Your output should be the lines of the entries below, exactly, from the first one through the line that holds "736 | 2280 |".
□ □ □ □ □ □ □
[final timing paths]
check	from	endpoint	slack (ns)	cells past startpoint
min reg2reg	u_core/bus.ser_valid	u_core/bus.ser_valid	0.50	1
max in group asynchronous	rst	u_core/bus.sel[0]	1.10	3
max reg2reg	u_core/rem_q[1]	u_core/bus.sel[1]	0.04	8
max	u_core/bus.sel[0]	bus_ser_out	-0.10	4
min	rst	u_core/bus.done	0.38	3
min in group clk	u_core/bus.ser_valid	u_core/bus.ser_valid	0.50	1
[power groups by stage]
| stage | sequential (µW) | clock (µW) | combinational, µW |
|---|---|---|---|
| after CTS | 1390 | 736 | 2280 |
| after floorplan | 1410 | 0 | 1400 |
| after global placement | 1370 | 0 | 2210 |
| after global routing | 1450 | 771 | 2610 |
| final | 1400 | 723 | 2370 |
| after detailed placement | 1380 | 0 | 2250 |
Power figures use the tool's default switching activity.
**src/rtl/coil_model_pkg.sv**
```systemverilog
// coil_model_pkg: drive-state encoding and integrator helpers shared by the coil plant model
package coil_model_pkg;
  typedef enum logic [2:0] {DS_SHOOT, DS_POS, DS_NEG, DS_SLOW, DS_FAST} drive_t;
  localparam int MIN_STEP = 1;
  function automatic int sat(input int v, input int m);
    return v > m ? m : v < -m ? -m : v;
  endfunction
  // A zero decay step on a nonzero current is bumped to one LSB so decay always reaches zero
  function automatic int decay_step(input int i, input int d);
    return (d == 0 && i != 0) ? (i > 0 ? MIN_STEP : -MIN_STEP) : d;
  endfunction
endpackage

```
**src/rtl/hbridge_coil_channel.sv**
```systemverilog
// hbridge_coil_channel: one H-bridge with gate decoder, current integrator, comparator and dead-time check
module hbridge_coil_channel
  import coil_model_pkg::*;
#(
  parameter int CUR_W      = 13,
  parameter int IMAX       = 4095,
  parameter int RISE_SHIFT = 4,
  parameter int SLOW_SHIFT = 6,
  parameter int FAST_SHIFT = 3,
  parameter int DEADTIME   = 4,
  parameter int HYST       = 0
) (
  input  logic                    clk,
  input  logic                    reset,
  input  logic                    tick,
  input  logic                    clear_faults,
  input  logic                    low_1,
  input  logic                    high_1,
  input  logic                    low_2,
  input  logic                    high_2,
  input  logic                    polarity_invert,
  input  logic [11:0]             target,
  output logic signed [CUR_W-1:0] current,
  output logic                    cmp,
  output logic                    shoot_through,
  output logic                    deadtime_err
);
  localparam int W  = CUR_W + 2;
  localparam int DW = DEADTIME > 0 ? $clog2(DEADTIME + 1) : 1;
  drive_t ds;
  logic signed [W-1:0] i_q, i_nxt, rise_p, rise_n, dec_s, dec_f, step;
  logic [W-1:0] mag, lo;
  logic [1:0] hs, ls, hs_q, ls_q, fell_hi, viol;
  logic [DW-1:0] cnt [2];
  always_comb begin
    hs = {high_2, high_1};
    ls = {low_2, low_1};
    ds = ((high_1 & low_1) | (high_2 & low_2)) ? DS_SHOOT :
         (high_1 & low_2) ? DS_POS :
         (high_2 & low_1) ? DS_NEG :
         ((low_1 & low_2) | (high_1 & high_2)) ? DS_SLOW : DS_FAST;
    rise_p = (W'(IMAX) - i_q) >>> RISE_SHIFT;
    rise_n = (-W'(IMAX) - i_q) >>> RISE_SHIFT;
    dec_s = -W'(decay_step(int'(i_q), int'(i_q >>> SLOW_SHIFT)));
    dec_f = -W'(decay_step(int'(i_q), int'(i_q >>> FAST_SHIFT)));
    step = ds == DS_POS ? rise_p : ds == DS_NEG ? rise_n :
           ds == DS_SLOW ? dec_s : ds == DS_FAST ? dec_f : W'(0);
    i_nxt = tick ? W'(sat(int'(i_q + step), IMAX)) : i_q;
    mag = i_q[W-1] ? -i_q : i_q;
    lo = W'(target) > W'(HYST) ? W'(target) - W'(HYST) : '0;
    viol = '0;
    // A violation is the opposite switch of the one that fell turning on inside the dead-time window
    for (int l = 0; l < 2; l++)
      viol[l] = cnt[l] != '0 && (fell_hi[l] ? (ls[l] & ~ls_q[l]) : (hs[l] & ~hs_q[l]));
  end
  always_ff @(posedge clk or posedge reset) begin
    if (reset) begin
      i_q <= '0;
      current <= '0;
      cmp <= 1'b0;
      shoot_through <= 1'b0;
      deadtime_err <= 1'b0;
      hs_q <= '0;
      ls_q <= '0;
      fell_hi <= '0;
      cnt[0] <= '0;
      cnt[1] <= '0;
    end else begin
      i_q <= i_nxt;
      current <= CUR_W'(polarity_invert ? -i_nxt : i_nxt);
      cmp <= mag >= W'(target) ? 1'b1 : mag < lo ? 1'b0 : cmp;
      shoot_through <= ds == DS_SHOOT || (shoot_through && !clear_faults);
      deadtime_err <= |viol || (deadtime_err && !clear_faults);
      hs_q <= hs;
      ls_q <= ls;
      for (int l = 0; l < 2; l++)
        if ((hs_q[l] & ~hs[l]) | (ls_q[l] & ~ls[l])) begin
          cnt[l] <= DW'(DEADTIME);
          fell_hi[l] <= hs_q[l] & ~hs[l];
        end else if (cnt[l] != '0)
          cnt[l] <= cnt[l] - 1'b1;
    end
  end
endmodule

```
**src/rtl/hbridge_coil_array.sv**
```systemverilog
// hbridge_coil_array: N-channel H-bridge coil plant with shared integration tick and sticky fault flags
module hbridge_coil_array #(
  parameter int NCH        = 2,
  parameter int CUR_W      = 13,
  parameter int IMAX       = 4095,
  parameter int RISE_SHIFT = 4,
  parameter int SLOW_SHIFT = 6,
  parameter int FAST_SHIFT = 3,
  parameter int TICK_DIV   = 1,
  parameter int DEADTIME   = 4,
  parameter int HYST       = 0
) (
  input  logic                 clk,
  input  logic                 reset,
  input  logic [NCH-1:0]       low_1,
  input  logic [NCH-1:0]       high_1,
  input  logic [NCH-1:0]       low_2,
  input  logic [NCH-1:0]       high_2,
  input  logic [NCH-1:0]       polarity_invert,
  input  logic [NCH*12-1:0]    target,
  input  logic                 clear_faults,
  output logic [NCH*CUR_W-1:0] current,
  output logic [NCH-1:0]       cmp,
  output logic [NCH-1:0]       shoot_through,
  output logic [NCH-1:0]       deadtime_err
);
  localparam int PW = TICK_DIV > 1 ? $clog2(TICK_DIV) : 1;
  logic [PW-1:0] pre;
  logic tick;
  always_comb tick = pre == PW'(TICK_DIV - 1);
  always_ff @(posedge clk or posedge reset) begin
    if (reset) pre <= '0;
    else pre <= tick ? '0 : pre + 1'b1;
  end
  for (genvar g = 0; g < NCH; g++) begin : g_ch
    hbridge_coil_channel #(
      .CUR_W(CUR_W), .IMAX(IMAX), .RISE_SHIFT(RISE_SHIFT), .SLOW_SHIFT(SLOW_SHIFT),
      .FAST_SHIFT(FAST_SHIFT), .DEADTIME(DEADTIME), .HYST(HYST)
    ) u_ch (
      .clk(clk),
      .reset(reset),
      .tick(tick),
      .clear_faults(clear_faults),
      .low_1(low_1[g]),
      .high_1(high_1[g]),
      .low_2(low_2[g]),
      .high_2(high_2[g]),
      .polarity_invert(polarity_invert[g]),
      .target(target[g*12 +: 12]),
      .current(current[g*CUR_W +: CUR_W]),
      .cmp(cmp[g]),
      .shoot_through(shoot_through[g]),
      .deadtime_err(deadtime_err[g])
    );
  end
endmodule
```
File: src/rtl/wb_pad_in.sv
// Wishbone classic slave for input pads: per-pad two-flop synchroniser, debounce,
// edge-status capture and a registered level interrupt.

module wb_pad_in_lane #(
    parameter int DEBOUNCE_CYCLES = 16
) (
    input  logic clk_i,
    input  logic rstn,
    input  logic pad,
    output logic raw,
    output logic deb,
    output logic rise,
    output logic fall
);
    localparam int CW = $clog2(DEBOUNCE_CYCLES + 1);
    localparam logic [CW-1:0] CNT_LAST = CW'(DEBOUNCE_CYCLES - 1);

    logic          sync1, sync2;
    logic [CW-1:0] cnt;
    logic          flip;

    // flip marks the edge where the debounced level takes the synchronised value
    assign flip = (sync2 != deb) && (cnt == CNT_LAST);
    assign raw  = sync2;
    assign rise = flip & sync2;
    assign fall = flip & ~sync2;

    always_ff @(posedge clk_i) begin
        if (!rstn) begin
            sync1 <= 1'b0;
            sync2 <= 1'b0;
            deb   <= 1'b0;
            cnt   <= '0;
        end else begin
            sync1 <= pad;
            sync2 <= sync1;
            if (sync2 == deb) begin
                cnt <= '0;
            end else if (flip) begin
                deb <= sync2;
                cnt <= '0;
            end else begin
                cnt <= cnt + 1'b1;
            end
        end
    end
endmodule

module wb_pad_in #(
    parameter int NUM_PADS        = 4,
    parameter int DEBOUNCE_CYCLES = 16,
    parameter int WB_ADDR_WIDTH   = 32
) (
    input  logic                     clk_i,
    input  logic                     rstn,
    input  logic [WB_ADDR_WIDTH-1:0] wb_adr_i,
    input  logic [31:0]              wb_dat_i,
    input  logic [3:0]               wb_sel_i,
    input  logic                     wb_we_i,
    input  logic                     wb_cyc_i,
    input  logic                     wb_stb_i,
    output logic [31:0]              wb_dat_o,
    output logic                     wb_ack_o,
    output logic                     wb_err_o,
    input  logic [NUM_PADS-1:0]      pad_i,
    output logic                     irq_o
);
    localparam logic [2:0] A_DATA = 3'd0;
    localparam logic [2:0] A_RAW  = 3'd1;
    localparam logic [2:0] A_IEN  = 3'd2;
    localparam logic [2:0] A_RISE = 3'd3;
    localparam logic [2:0] A_FALL = 3'd4;
    localparam logic [2:0] A_STAT = 3'd5;

    logic [NUM_PADS-1:0] raw, deb, rise_ev, fall_ev, wmask;
    logic [NUM_PADS-1:0] ien, rise_en, fall_en, stat;
    logic [NUM_PADS-1:0] wdata, stat_set, stat_clr;
    logic [2:0]          addr;
    logic                acc, wr;
    logic [31:0]         rdata;
    logic                unused_bits;

    wb_pad_in_lane #(.DEBOUNCE_CYCLES(DEBOUNCE_CYCLES)) u_lane [NUM_PADS-1:0] (
        .clk_i (clk_i),
        .rstn  (rstn),
        .pad   (pad_i),
        .raw   (raw),
        .deb   (deb),
        .rise  (rise_ev),
        .fall  (fall_ev)
    );

    for (genvar i = 0; i < NUM_PADS; i++) begin : g_mask
        assign wmask[i] = wb_sel_i[i/8];
    end

    assign addr        = wb_adr_i[4:2];
    assign acc         = wb_cyc_i & wb_stb_i & ~wb_ack_o;
    assign wr          = acc & wb_we_i;
    assign wdata       = wb_dat_i[NUM_PADS-1:0];
    assign wb_err_o    = 1'b0;
    assign unused_bits = ^{wb_adr_i, wb_dat_i};

    // a new edge on the same clock as a W1C of that bit keeps the bit set
    assign stat_set = (rise_ev & rise_en) | (fall_ev & fall_en);
    assign stat_clr = (wr && addr == A_STAT) ? (wdata & wmask) : '0;

    always_comb begin
        rdata = '0;
        case (addr)
            A_DATA:  rdata = 32'(deb);
            A_RAW:   rdata = 32'(raw);
            A_IEN:   rdata = 32'(ien);
            A_RISE:  rdata = 32'(rise_en);
            A_FALL:  rdata = 32'(fall_en);
            A_STAT:  rdata = 32'(stat);
            default: rdata = '0;
        endcase
    end

    always_ff @(posedge clk_i) begin
        if (!rstn) begin
            wb_ack_o <= 1'b0;
            wb_dat_o <= '0;
            ien      <= '0;
            rise_en  <= '0;
            fall_en  <= '0;
            stat     <= '0;
            irq_o    <= 1'b0;
        end else begin
            wb_ack_o <= acc;
            if (acc) wb_dat_o <= rdata;
            if (wr) begin
                case (addr)
                    A_IEN:   ien     <= (ien     & ~wmask) | (wdata & wmask);
                    A_RISE:  rise_en <= (rise_en & ~wmask) | (wdata & wmask);
                    A_FALL:  fall_en <= (fall_en & ~wmask) | (wdata & wmask);
                    default: ;
                endcase
            end
            stat  <= (stat & ~stat_clr) | stat_set;
            irq_o <= |(stat & ien);
        end
    end
endmodule
## config.mk

```make
export PLATFORM = sky130hd
export DESIGN_NAME = hamming_stream_receiver
export DESIGN_NICKNAME = d
export VERILOG_FILES = /design/src/rtl/hamming_pkg.sv /design/src/rtl/hamming15_syndrome_corrector.sv /design/src/rtl/hamming_stream_receiver.sv
export SDC_FILE = /design/constraint.sdc
export NUM_CORES = 1
export LEC_CHECK = 0
export CORE_MARGIN = 2
export CORE_UTILIZATION = 50
export CTS_BUF_LIST = sky130_fd_sc_hd__clkbuf_4
export CTS_CLUSTER_DIAMETER = 200
export CTS_CLUSTER_SIZE = 12
export DETAILED_ROUTE_END_ITERATION = 8
export PLACE_DENSITY = 0.76
export SYNTH_ARGS = -nofsm -noshare
export SYNTH_HDL_FRONTEND = slang
export SYNTH_SLANG_ARGS = --single-unit
export TNS_END_PERCENT = 20
```

## constraint.sdc

```tcl
create_clock -name clk -period 4.2 [get_ports clk]
set_clock_uncertainty 0.2 [all_clocks]
set_input_delay 0.84 -clock clk [delete_from_list [all_inputs] [get_ports clk]]
set_output_delay 0.84 -clock clk [all_outputs]
set_load 0.005 [all_outputs]
```
File: config.mk
export PLATFORM = sky130hd
export DESIGN_NAME = fc_layer_seq
export DESIGN_NICKNAME = d
export VERILOG_FILES = /design/src/rtl/fc_seq_pkg.sv /design/src/rtl/fc_in_buf.sv /design/src/rtl/fc_layer_seq.sv
export SDC_FILE = /design/constraint.sdc
export NUM_CORES = 2
export LEC_CHECK = 0
export ABC_AREA = 1
export BUFFER_PORTS_ARGS = -buffer_cell sky130_fd_sc_hd__buf_2
export CAP_MARGIN = 10
export CORE_AREA = 2 2 509 511
export CTS_CLUSTER_DIAMETER = 60
export CTS_CLUSTER_SIZE = 28
export DETAILED_ROUTE_END_ITERATION = 16
export DIE_AREA = 0 0 511 513
export PLACE_DENSITY_LB_ADDON = 0.08
export SLEW_MARGIN = 15
export SYNTH_ARGS = -nofsm -noshare
export SYNTH_HDL_FRONTEND = slang
export SYNTH_HIERARCHICAL = 1
export SYNTH_SLANG_ARGS = --single-unit
File: constraint.sdc
create_clock -name clk -period 5.85 [get_ports clk]
set_input_delay 1.17 -clock clk [delete_from_list [all_inputs] [get_ports clk]]
set_output_delay 1.17 -clock clk [all_outputs]
set_load 0.02 [all_outputs]
File: src/rtl/fc_seq_pkg.sv
// Shared types and helpers for the fully-connected layer sequencer.
// The result width is derived from the activation width and the neuron fan-in.
package fc_seq_pkg;

  typedef enum logic [1:0] {
    LOAD  = 2'd0,
    WAIT  = 2'd1,
    CAPT  = 2'd2,
    DRAIN = 2'd3
  } state_t;

  // Neuron result width: full product width plus adder-tree growth.
  function automatic int ow(input int width, input int n);
    return width * 2 + $clog2(n);
  endfunction

endpackage

File: src/rtl/fc_in_buf.sv
// Activation register file that feeds the neuron x[] ports in parallel.
// It supports one indexed write per cycle and a single-cycle clear of every entry.
module fc_in_buf
  import fc_seq_pkg::*;
#(
  parameter int WIDTH = 8,
  parameter int IN    = 128
) (
  input  logic                              clk,
  input  logic                              rst_n,
  input  logic                              clr,
  input  logic                              wr_en,
  input  logic [((IN > 1) ? $clog2(IN) : 1)-1:0] wr_idx,
  input  logic [WIDTH-1:0]                  wr_data,
  output logic [IN-1:0][WIDTH-1:0]          x_vec
);

  localparam int IW = (IN > 1) ? $clog2(IN) : 1;

  genvar gi;
  generate
    for (gi = 0; gi < IN; gi++) begin : g_ent
      always_ff @(posedge clk or negedge rst_n) begin
        if (!rst_n) begin
          x_vec[gi] <= '0;
        end else if (clr) begin
          x_vec[gi] <= '0;
        end else if (wr_en && (wr_idx == IW'(gi))) begin
          x_vec[gi] <= wr_data;
        end
      end
    end
  endgenerate

endmodule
□ □ □ □ □ □ □
* _Reply to the task_:
[final timing paths]
check	from	endpoint	slack (ns)	cells past startpoint
min reg2reg	u_core/bus.ser_valid	u_core/bus.ser_valid	0.50	1
max in group asynchronous	rst	u_core/bus.sel[0]	1.10	3
max reg2reg	u_core/rem_q[1]	u_core/bus.sel[1]	0.04	8
max	u_core/bus.sel[0]	bus_ser_out	-0.10	4
min	rst	u_core/bus.done	0.38	3
min in group clk	u_core/bus.ser_valid	u_core/bus.ser_valid	0.50	1
[power groups by stage]
| stage | sequential (µW) | clock (µW) | combinational, µW |
|---|---|---|---|
| after CTS | 1390 | 736 | 2280 |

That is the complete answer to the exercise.